Abstract

Pollen is generally dispersed over short distances, which promotes population genetic structure across continuous two-dimensional space. Quantitative genetic variance in flowering time structures mating pools in the temporal dimension, at least with respect to the phenology loci. We asked if these two phenomena, isolation by distance (IBD) and isolation by phenology (IBP), synergistically promote genetic structure. We constructed an individual-based model that tracked genotype frequencies at flowering time and neutral loci across a uniform landscape, over multiple generations, under four mating schemes: panmixia, IBD only, IBP only, and IBP×IBD. IBD×IBP divided the population into spatial clusters of early-, mid-, and late-flowering genotypes and strongly increased its quantitative genetic variance.
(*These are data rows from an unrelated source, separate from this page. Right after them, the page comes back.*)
## config.mk

```make
export PLATFORM = sky130hd
export DESIGN_NAME = pkt_buf_mmu
export DESIGN_NICKNAME = d
export VERILOG_FILES = /design/src/rtl/mmu_pkg.sv /design/src/rtl/mmu_pkt_fifo.sv /design/src/rtl/mmu_cmd_reg.sv /design/src/rtl/mmu_page_pool.sv /design/src/rtl/pkt_buf_mmu.sv
export SDC_FILE = /design/constraint.sdc
export NUM_CORES = 1
export LEC_CHECK = 0
export ABC_AREA = 1
export BUFFER_PORTS_ARGS = -buffer_cell sky130_fd_sc_hd__buf_2
export CAP_MARGIN = 10
export CORE_ASPECT_RATIO = 1.75
export CORE_MARGIN = 10
export CORE_UTILIZATION = 55
export DETAILED_ROUTE_END_ITERATION = 6
export PLACE_DENSITY = 0.72
export SETUP_SLACK_MARGIN = 0.15
export SYNTH_ARGS = -nofsm -noshare
export SYNTH_HDL_FRONTEND = slang
export SYNTH_HIERARCHICAL = 1
export SYNTH_SLANG_ARGS = --single-unit
```

## constraint.sdc

```tcl
create_clock -name clk -period 23.4 [get_ports clk]
set_input_delay 3.51 -clock clk [delete_from_list [all_inputs] [get_ports clk]]
set_output_delay 3.51 -clock clk [all_outputs]
set_load 0.005 [all_outputs]
```

## src/rtl/mmu_pkg.sv

```systemverilog
package mmu_pkg;
  localparam int PKT_W = 6;
  localparam int PGF_W = 3;
  localparam int CNT_W = PGF_W + 1;

  typedef enum logic [2:0] {
    OP_NOP     = 3'd0,
    OP_ALLOC   = 3'd1,
    OP_RESET   = 3'd2,
    OP_RSVD    = 3'd3,
    OP_RX_DROP = 3'd4,
    OP_RX_FREE = 3'd5,
    OP_TX_ENQ  = 3'd6,
    OP_TX_RST  = 3'd7
  } mmu_op_e;
endpackage

```

## src/rtl/mmu_pkt_fifo.sv

```systemverilog
module mmu_pkt_fifo #(
  parameter int DEPTH = 16,
  parameter int W     = 6
) (
  input  logic         clk,
  input  logic         rst_n,
  input  logic         clr,
  input  logic         push,
  input  logic [W-1:0] din,
  input  logic         pop,
  output logic [W-1:0] dout,
  output logic         empty
);
  localparam int PTR_W = $clog2(DEPTH);
  localparam int CW    = $clog2(DEPTH + 1);

  logic [DEPTH-1:0][W-1:0] mem_q, mem_n;
  logic [PTR_W-1:0] wp_q, wp_n, rp_q, rp_n;
  logic [CW-1:0]    cnt_q, cnt_n;
  logic             do_push, do_pop;

  assign empty = (cnt_q == '0);
  assign dout  = empty ? '0 : mem_q[rp_q];

  always_comb begin
    do_push = push && (cnt_q != CW'(DEPTH));
    do_pop  = pop && !empty;
    mem_n   = mem_q;
    wp_n    = wp_q;
    rp_n    = rp_q;
    cnt_n   = cnt_q;
    if (clr) begin
      wp_n  = '0;
      rp_n  = '0;
      cnt_n = '0;
    end else begin
      if (do_push) begin
        mem_n[wp_q] = din;
        wp_n = (wp_q == PTR_W'(DEPTH - 1)) ? '0 : wp_q + 1'b1;
      end
      if (do_pop)
        rp_n = (rp_q == PTR_W'(DEPTH - 1)) ? '0 : rp_q + 1'b1;
      if (do_push && !do_pop)      cnt_n = cnt_q + 1'b1;
      else if (do_pop && !do_push) cnt_n = cnt_q - 1'b1;
    end
  end

  always_ff @(posedge clk or negedge rst_n) begin
    if (!rst_n) begin
      mem_q <= '0;
      wp_q  <= '0;
      rp_q  <= '0;
      cnt_q <= '0;
    end else begin
      mem_q <= mem_n;
      wp_q  <= wp_n;
      rp_q  <= rp_n;
      cnt_q <= cnt_n;
    end
  end


  fifo_empty_hold_chk: assert property (@(posedge clk) disable iff (!rst_n)
    (empty && !push) |=> empty);


  fifo_bound_chk: assert property (@(posedge clk) disable iff (!rst_n)
    cnt_q <= CW'(DEPTH));
endmodule

```

## src/rtl/mmu_cmd_reg.sv

```systemverilog
module mmu_cmd_reg
  import mmu_pkg::*;
(
  input  logic       clk,
  input  logic       rst_n,
  input  logic       wr,
  input  logic [7:0] wdata,
  output logic [7:0] rdata,
  output logic       exec,
  output mmu_op_e    op,
  output logic [CNT_W-1:0] pages
);
  logic [7:0] cmd_q, cmd_n;
  logic       busy_q, busy_n;

  always_comb begin
    cmd_n  = cmd_q;
    busy_n = 1'b0;
    if (wr && !busy_q) begin
      cmd_n  = wdata;
      busy_n = 1'b1;
    end
  end

  always_ff @(posedge clk or negedge rst_n) begin
    if (!rst_n) begin
      cmd_q  <= '0;
      busy_q <= 1'b0;
    end else begin
      cmd_q  <= cmd_n;
      busy_q <= busy_n;
    end
  end

  assign rdata = {cmd_q[7:1], busy_q};
  assign exec  = busy_q;
  assign op    = mmu_op_e'(cmd_q[7:5]);
  assign pages = {1'b0, cmd_q[PGF_W-1:0]} + 1'b1;


  busy_one_cycle_chk: assert property (@(posedge clk) disable iff (!rst_n)
    busy_q |=> !busy_q);
endmodule

```

## src/rtl/mmu_page_pool.sv

```systemverilog
module mmu_page_pool
  import mmu_pkg::*;
#(
  parameter int NUM_PKTS    = 16,
  parameter int TOTAL_PAGES = 32,
  parameter int NFREE       = 3
) (
  input  logic                         clk,
  input  logic                         rst_n,
  input  logic                         clear,
  input  logic                         a_req,
  input  logic [CNT_W-1:0]             a_pages,
  input  logic                         b_req,
  input  logic [CNT_W-1:0]             b_pages,
  output logic                         a_grant,
  output logic                         b_grant,
  output logic [PKT_W-1:0]             grant_pkt,
  input  logic [NFREE-1:0]             free_v,
  input  logic [NFREE-1:0][PKT_W-1:0]  free_pkt,
  output logic [7:0]                   free_pages
);
  localparam int SLOT_W = $clog2(NUM_PKTS);

  logic [NUM_PKTS-1:0]            valid_q, valid_n, clr_mask, set_mask;
  logic [NUM_PKTS-1:0][CNT_W-1:0] pg_q, pg_n;
  logic [7:0]                     free_q, free_n, ret_pages;
  logic [CNT_W-1:0]               take;
  logic                           slot_found;
  logic [SLOT_W-1:0]              slot_idx;

  always_comb begin
    slot_found = 1'b0;
    slot_idx   = '0;
    for (int s = NUM_PKTS - 1; s >= 0; s--) begin
      if (!valid_q[s]) begin
        slot_found = 1'b1;
        slot_idx   = SLOT_W'(s);
      end
    end
  end

  assign a_grant   = a_req && slot_found && (free_q >= 8'(a_pages));
  assign b_grant   = b_req && !a_req && slot_found && (free_q >= 8'(b_pages));
  assign grant_pkt = PKT_W'(slot_idx);
  assign take      = a_grant ? a_pages : (b_grant ? b_pages : '0);

  always_comb begin
    logic hit;
    ret_pages = '0;
    for (int s = 0; s < NUM_PKTS; s++) begin
      hit = 1'b0;
      for (int k = 0; k < NFREE; k++)
        hit = hit | (free_v[k] && (free_pkt[k] == PKT_W'(s)));
      clr_mask[s] = valid_q[s] && hit;
      set_mask[s] = (a_grant || b_grant) && (slot_idx == SLOT_W'(s));
      if (clr_mask[s]) ret_pages = ret_pages + 8'(pg_q[s]);
    end
  end

  always_comb begin
    valid_n = valid_q;
    pg_n    = pg_q;
    free_n  = free_q;
    if (clear) begin
      valid_n = '0;
      free_n  = 8'(TOTAL_PAGES);
    end else begin
      valid_n = (valid_q & ~clr_mask) | set_mask;
      free_n  = free_q + ret_pages - 8'(take);
      for (int s = 0; s < NUM_PKTS; s++)
        if (set_mask[s]) pg_n[s] = take;
    end
  end

  always_ff @(posedge clk or negedge rst_n) begin
    if (!rst_n) begin
      valid_q <= '0;
      pg_q    <= '0;
      free_q  <= 8'(TOTAL_PAGES);
    end else begin
      valid_q <= valid_n;
      pg_q    <= pg_n;
      free_q  <= free_n;
    end
  end

  assign free_pages = free_q;


  free_in_range_chk: assert property (@(posedge clk) disable iff (!rst_n)
    free_q <= 8'(TOTAL_PAGES));


  pool_idle_full_chk: assert property (@(posedge clk) disable iff (!rst_n)
    (valid_q == '0) |-> (free_q == 8'(TOTAL_PAGES)));


  single_grant_chk: assert property (@(posedge clk) disable iff (!rst_n)
    !(a_grant && b_grant));
endmodule

```

## src/rtl/pkt_buf_mmu.sv

```systemverilog
module pkt_buf_mmu
  import mmu_pkg::*;
#(
  parameter int NUM_PKTS    = 16,
  parameter int TOTAL_PAGES = 32,
  parameter int FIFO_DEPTH  = 16
) (
  input  logic       clk,
  input  logic       rst_n,
  input  logic       cmd_wr,
  input  logic [7:0] cmd_wdata,
  output logic [7:0] cmd_rdata,
  input  logic [5:0] enq_pkt,
  input  logic       auto_release,
  output logic [7:0] alloc_result,
  output logic       alloc_done,
  output logic [15:0] fifo_ports,
  output logic [15:0] mem_info,
  output logic [5:0] txq_pkt,
  output logic       txq_valid,
  input  logic       tx_pop,
  input  logic       tx_done,
  input  logic       tx_ok,
  input  logic [5:0] tx_done_pkt,
  input  logic       comp_pop,
  input  logic       rx_req,
  input  logic [2:0] rx_pages_m1,
  output logic       rx_drop
);
  localparam int NFREE = 3;

  logic [1:0] rst_sync_q;
  logic       rst_i;

  always_ff @(posedge clk or negedge rst_n) begin
    if (!rst_n) rst_sync_q <= '0;
    else        rst_sync_q <= {rst_sync_q[0], 1'b1};
  end
  assign rst_i = rst_sync_q[1];

  logic             exec;
  mmu_op_e          op;
  logic [CNT_W-1:0] cmd_pages;

  mmu_cmd_reg u_cmd (
    .clk(clk), .rst_n(rst_i), .wr(cmd_wr), .wdata(cmd_wdata),
    .rdata(cmd_rdata), .exec(exec), .op(op), .pages(cmd_pages)
  );

  logic ex_alloc, ex_reset, ex_rxdrop, ex_rxfree, ex_enq, ex_txrst;
  assign ex_alloc  = exec && (op == OP_ALLOC);
  assign ex_reset  = exec && (op == OP_RESET);
  assign ex_rxdrop = exec && (op == OP_RX_DROP);
  assign ex_rxfree = exec && (op == OP_RX_FREE);
  assign ex_enq    = exec && (op == OP_TX_ENQ);
  assign ex_txrst  = exec && (op == OP_TX_RST);

  logic             pend_q, pend_n;
  logic [CNT_W-1:0] pend_pg_q, pend_pg_n;
  logic [7:0]       res_q, res_n;
  logic             done_q, done_n, drop_q, drop_n;

  logic             a_req, b_req, a_grant, b_grant;
  logic [CNT_W-1:0] b_pages, rx_pages;
  logic [PKT_W-1:0] grant_pkt;
  logic [7:0]       free_pages;

  logic [PKT_W-1:0] rx_head, comp_head;
  logic             rx_empty, comp_empty, txq_empty;
  logic [NFREE-1:0]            free_v;
  logic [NFREE-1:0][PKT_W-1:0] free_pkt;
  logic             auto_free;

  assign rx_pages = {1'b0, rx_pages_m1} + 1'b1;
  assign a_req    = rx_req && !ex_reset;
  assign b_req    = !ex_reset && (ex_alloc || pend_q);
  assign b_pages  = ex_alloc ? cmd_pages : pend_pg_q;
  assign auto_free = tx_done && tx_ok && auto_release;

  assign free_v[0]   = ex_rxfree && !rx_empty;
  assign free_pkt[0] = rx_head;
  assign free_v[1]   = comp_pop && !comp_empty;
  assign free_pkt[1] = comp_head;
  assign free_v[2]   = auto_free;
  assign free_pkt[2] = tx_done_pkt;

  mmu_page_pool #(
    .NUM_PKTS(NUM_PKTS), .TOTAL_PAGES(TOTAL_PAGES), .NFREE(NFREE)
  ) u_pool (
    .clk(clk), .rst_n(rst_i), .clear(ex_reset),
    .a_req(a_req), .a_pages(rx_pages), .b_req(b_req), .b_pages(b_pages),
    .a_grant(a_grant), .b_grant(b_grant), .grant_pkt(grant_pkt),
    .free_v(free_v), .free_pkt(free_pkt), .free_pages(free_pages)
  );

  mmu_pkt_fifo #(.DEPTH(FIFO_DEPTH), .W(PKT_W)) u_txq (
    .clk(clk), .rst_n(rst_i), .clr(ex_reset || ex_txrst),
    .push(ex_enq), .din(enq_pkt), .pop(tx_pop),
    .dout(txq_pkt), .empty(txq_empty)
  );

  mmu_pkt_fifo #(.DEPTH(FIFO_DEPTH), .W(PKT_W)) u_comp (
    .clk(clk), .rst_n(rst_i), .clr(ex_reset || ex_txrst),
    .push(tx_done && !auto_free), .din(tx_done_pkt), .pop(comp_pop),
    .dout(comp_head), .empty(comp_empty)
  );

  mmu_pkt_fifo #(.DEPTH(FIFO_DEPTH), .W(PKT_W)) u_rxf (
    .clk(clk), .rst_n(rst_i), .clr(ex_reset),
    .push(a_grant), .din(grant_pkt), .pop(ex_rxdrop || ex_rxfree),
    .dout(rx_head), .empty(rx_empty)
  );

  always_comb begin
    pend_n    = pend_q;
    pend_pg_n = pend_pg_q;
    res_n     = res_q;
    done_n    = 1'b0;
    drop_n    = 1'b0;
    if (ex_reset) begin
      pend_n = 1'b0;
      res_n  = 8'h80;
    end else begin
      drop_n = rx_req && !a_grant;
      if (b_grant) begin
        pend_n = 1'b0;
        res_n  = {2'b00, grant_pkt};
        done_n = 1'b1;
      end else if (ex_alloc) begin
        pend_n    = 1'b1;
        pend_pg_n = cmd_pages;
        res_n     = 8'h80;
      end
    end
  end

  always_ff @(posedge clk or negedge rst_i) begin
    if (!rst_i) begin
      pend_q    <= 1'b0;
      pend_pg_q <= '0;
      res_q     <= 8'h80;
      done_q    <= 1'b0;
      drop_q    <= 1'b0;
    end else begin
      pend_q    <= pend_n;
      pend_pg_q <= pend_pg_n;
      res_q     <= res_n;
      done_q    <= done_n;
      drop_q    <= drop_n;
    end
  end

  assign alloc_result = res_q;
  assign alloc_done   = done_q;
  assign rx_drop      = drop_q;
  assign txq_valid    = !txq_empty;
  assign mem_info     = {free_pages, 8'(TOTAL_PAGES)};
  assign fifo_ports   = {rx_empty, 1'b0, rx_head, comp_empty, 1'b0, comp_head};


  done_has_pkt_chk: assert property (@(posedge clk) disable iff (!rst_i)
    alloc_done |-> !alloc_result[7]);


  mmu_reset_chk: assert property (@(posedge clk) disable iff (!rst_i)
    ex_reset |=> (mem_info[15:8] == 8'(TOTAL_PAGES)) && (fifo_ports == 16'h8080)
                 && !txq_valid && (alloc_result == 8'h80));


  txrst_pages_chk: assert property (@(posedge clk) disable iff (!rst_i)
    (ex_txrst && !tx_done && !comp_pop && !rx_req && !pend_q) |=> $stable(free_pages));
endmodule

```

==> summary.md <==
| Metric | Value |
|---|---|
| Detailed router's first-iteration violation count | 1774 |
| Sequential fraction of design power | between 30% and 40% |
| Synthesis-to-finish area growth | 7.89% |
| WL/cell | between 15 and 20 um |
| Longest individual stage delay on the worst path | about 0.5 ns |
| Synth Cell Area | ~27000 sq um |
| Layout Cell Area excl Fill | between 20000 and 30000 sq um |
| Worst path most repeated cell | sky130_fd_sc_hd__nand2_1 |
| Root Driver | sky130_fd_sc_hd__clkbuf_16 |
| Power Internal | approximately 1.9 mW |
| Number of port buffers | 77 |
| Boundary pin count | ~90 |
| PostCTS Resize Cnt | 0 |
| Clock latency on the worst-skew pair | a little under 0.6 ns |
| Arr. time, crit path | 18.47 ns |
| Total routed wirelength | between 70000 and 80000 um |
| Commonest cells after routing, fill and taps aside | sky130_fd_sc_hd__nand2_1 (1058), sky130_fd_sc_hd__inv_1 (507), sky130_fd_sc_hd__o21ai_0 (482), sky130_fd_sc_hd__dfrtp_1 (437), sky130_fd_sc_hd__nand3_1 (314) |
| Number of buffers created by CTS | 43 |
| Run status | complete, no violations |
| Setup violations, final | 0 |
| Synthesized area per cell | about 7.4 sq um |
| Global-route wire length before repair | approximately 120000 um |
| Post-route DRC violation count | 0 |
| Detailed placement HPWL | about 53000 um |
| Total congestion overflow | 0 |
| Effective utilization at floorplan | roughly 55% |
| Net Switching | 1.46 mW |
| Period minus WS final | between 15 and 20 ns |
| Number of optimization iterations in the first detailed-route pass | 6 |
| Pwr per Cell Area | around 120 nW/um^2 |
| Number of register bits inferred by synthesis | 440 |
| Min-delay worst type | reg2async |
| Maximum fanout count along the critical path | 5 |
| RSZ-0062 raised after global routing | false |
| Share of total power in the clock network | around 22% |
| Overall die height | 313 um |
| Critical path's slowest cell | sky130_fd_sc_hd__fa_1 |
| Timing-limited maximum frequency | approximately 56 MHz |
| Classification of the worst setup path | in2reg |
| Maximum number of pins on one net before global-route repair | around 80 |
| Ratio of final minimum period to clock period | between 70% and 80% |
| Crit end category | register |
| Proportion of register bits with asynchronous set or reset after synthesis | 100% |
| Antenna violation net count after detailed routing | 0 |
| Comb power frac | about 43% |
| Number of antenna cells inserted | 0 |
| Horizontal extent of the die | around 190 um |
| CTS tree | done |
| Count of max-cap constraint violations | 0 |
| Via-to-Cell Ratio | 5.48 |
| Clock tree sinks | between 400 and 500 |
| Post CTS Setup Buffer Count | 0 |
| Commonest non-fill, non-tap cell in the layout | sky130_fd_sc_hd__nand2_1 |
| Count of flip-flops with a built-in enable after synthesis | 0 |
| Site row count | about 110 |
| Cell count after synthesis | 3641 |
| Sequential fraction of the synthesis area | 40.7% |
| Depth of the CTS H-tree | 2 |
| Clock input transition at the sequential cells of the worst setup and hold paths | roughly 0.06 ns |
| Vias in the first global route | ~23000 |
| Total routing usage reported by global routing | between 20 and 25% |
| Final clock skew | about 0.022 ns |
| Max Buffers Root-to-Sink | 3 |
| Die ar. | 58800 sq um |
| Static leakage | 14.6 nW |
| Maximum ir drop on the vdd rail | between 0.00006 and 0.00007 V |
| Area of the core | a little under 50000 sq um |
| Vias | 23776 |
| CTS hold repair buffers | 0 |
| Total Neg Setup Slack | 0 ns |
| Slew Viols, Final | 0 |
| Endpoint required time on the critical path | approximately 24 ns |
| Count of yosys warnings during synthesis | 6 |
| Number of nets in the final layout | roughly 3800 |
| Worst slew margin | between 10 and 15% |
| Share of post-route cells with drive strength above 1 | about a tenth |
| Primary FF master, synth | sky130_fd_sc_hd__dfrtp_1 |
| Proportion of total power due to net switching | between 40% and 50% |
| Number of antenna violations at the first check in global routing | 0 |
| Gpl congestion | 0.936 |
| Launching element type of the critical path | input port |
| Cell area after placement | 27700 sq um |
| Transition at the pin with the smallest max-transition slack | about 1.3 ns |
| Final hold vios | 0 |
| Library cells used by synthesis | 48 |
-- per-stage QoR --
stage	util [%]	setup WS (ns)	total power [mW]	hold WS, ns	cells
after floorplan	-	6.20	2.17	0.331	3652
after global placement	56.8	5.24	2.58	0.323	4260
after detailed placement	56.8	5.02	2.61	0.319	4260
after CTS	59.9	5.51	3.37	0.321	4337
after global routing	59.9	4.45	3.63	0.349	4337
final	59.9	5.43	3.37	0.304	4337
-- final cells by class --
| cell class | count | area [sq um] |
|---|---|---|
| clock buffer | 56 | 1180 |
| clock inverter | 21 | 325 |
| fill | 4647 | 19600 |
| inverter | 522 | 1960 |
| multi-input combinational | 2544 | 13300 |
| sequential | 440 | 11000 |
| tap | 654 | 818 |
| timing repair buffer | 100 | 558 |
-- path summary, 6_finish.rpt --
check,start,endpoint,slack (ns),cells past startpoint
worst max-delay path,tx_done,u_pool/free_pages[7],5.43,78
worst min register to register,rst_sync_q[1],u_rxf/mem_q[37],0.30,0
min in group clk,rst_sync_q[0],rst_sync_q[1],0.35,0
worst min-delay path,rst_sync_q[1],u_rxf/mem_q[37],0.30,0
worst max register to register,u_rxf/rp_q[0],u_pool/free_pages[7],6.36,84
max in group asynchronous,rst_n,rst_sync_q[1],20.58,1
-- layer usage --
layer | share of wire (%) | vias up | GRT usage [%]
met4 | 5.6 | 0 | 13.9
met2 | 53 | 690 | 45.6
met1 | 37 | 11271 | 26.9
li1 | - | 11613 | -
met3 | 4.5 | 202 | 2.87
met5 | 0 | - | 0
-- synthesized netlist by cell type (4+ instances only) --
library cell,count,area [sq um]
sky130_fd_sc_hd__clkbuf_1,49,184
sky130_fd_sc_hd__buf_2,37,185
sky130_fd_sc_hd__nor2_2,42,263
sky130_fd_sc_hd__nor2_1,118,443
sky130_fd_sc_hd__nor2_4,10,113
sky130_fd_sc_hd__nor4_1,5,31.3
sky130_fd_sc_hd__nand3b_1,8,60.1
sky130_fd_sc_hd__nor2_8,4,80.1
sky130_fd_sc_hd__nand2_1,1058,3970
sky130_fd_sc_hd__nor3_1,12,60.1
sky130_fd_sc_hd__fa_1,22,440
sky130_fd_sc_hd__buf_4,56,420
sky130_fd_sc_hd__and2_1,10,62.6
sky130_fd_sc_hd__o21ai_1,6,30.0
sky130_fd_sc_hd__o22ai_1,9,56.3
sky130_fd_sc_hd__nand2_4,24,270
sky130_fd_sc_hd__o31ai_1,13,97.6
sky130_fd_sc_hd__o21a_1,4,30.0
sky130_fd_sc_hd__inv_2,12,45.0
sky130_fd_sc_hd__dfrtp_1,438,11000
sky130_fd_sc_hd__nand3_2,21,210
sky130_fd_sc_hd__inv_1,507,1900
sky130_fd_sc_hd__a21oi_1,108,541
sky130_fd_sc_hd__nand3_1,314,1570
sky130_fd_sc_hd__a31oi_1,5,31.3
sky130_fd_sc_hd__ha_1,109,1360
sky130_fd_sc_hd__xor2_1,26,228
sky130_fd_sc_hd__or2_2,17,106
sky130_fd_sc_hd__nand4_1,17,106
sky130_fd_sc_hd__o21ai_0,482,2410
sky130_fd_sc_hd__a211oi_1,11,82.6
sky130_fd_sc_hd__nand2_2,34,213
sky130_fd_sc_hd__o211ai_1,20,150
sky130_fd_sc_hd__xnor2_1,9,78.8
-- cells by family (layout without fill, tap and decap cells) --
family | Yosys count | count (layout) | synth area share, %
other cells | 3 | 14 | 0.0416
buf+inv | 668 | 699 | 10.3
compound gates | 666 | 666 | 12.9
flops | 440 | 440 | 40.7
fa+ha+maj | 131 | 131 | 6.67
simple gates | 1698 | 1698 | 28.2
xor+xnor | 35 | 35 | 1.13
-- power by group through the flow --
stage | clock network, mW | registers (mW) | logic [mW]
global placement | 0 | 1.16 | 1.41
finish | 0.750 | 1.16 | 1.46
floorplan | 0 | 1.14 | 1.03
global route | 0.788 | 1.19 | 1.65
detailed placement | 0 | 1.17 | 1.44
CTS | 0.762 | 1.16 | 1.45
-- registers in the layout, indices dropped and copies added (netlist names), 7 cells and up --
signal and cells:
u_txq/mem_q 96, u_cmd/cmd_q 8, u_comp/mem_q 96, u_pool/free_pages 8, alloc_result 7, u_rxf/mem_q 96
u_pool/valid_q 16, u_pool/pg_q 64
-- critical path: cells and delay by family --
kind | cells | cell delay [ns]
AOI/OAI and AO/OA | 9 | 1.40
buffers and inverters | 11 | 0.74
adders and majority gates | 18 | 7.66
and+or+nand+nor | 38 | 4.86
xor gates and xnor gates | 2 | 0.33
(Power assumes the default switching activity.)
Flowering time did not cluster under IBP, but its genetic variance increased moderately. IBD induced mild spatial structure in a nonassortative reference trait but did not change its variance. Importantly, the spatial correlation of genotypes at neutral loci was twice as strong under IBD×IBP compared with IBD alone. IBD×IBP also drew neutral loci into gametic disequilibrium with flowering time loci, structuring them temporally. Temporal and spatial mating pool structure promotes local differentiation. This trend would facilitate adaptation on small spatial scales.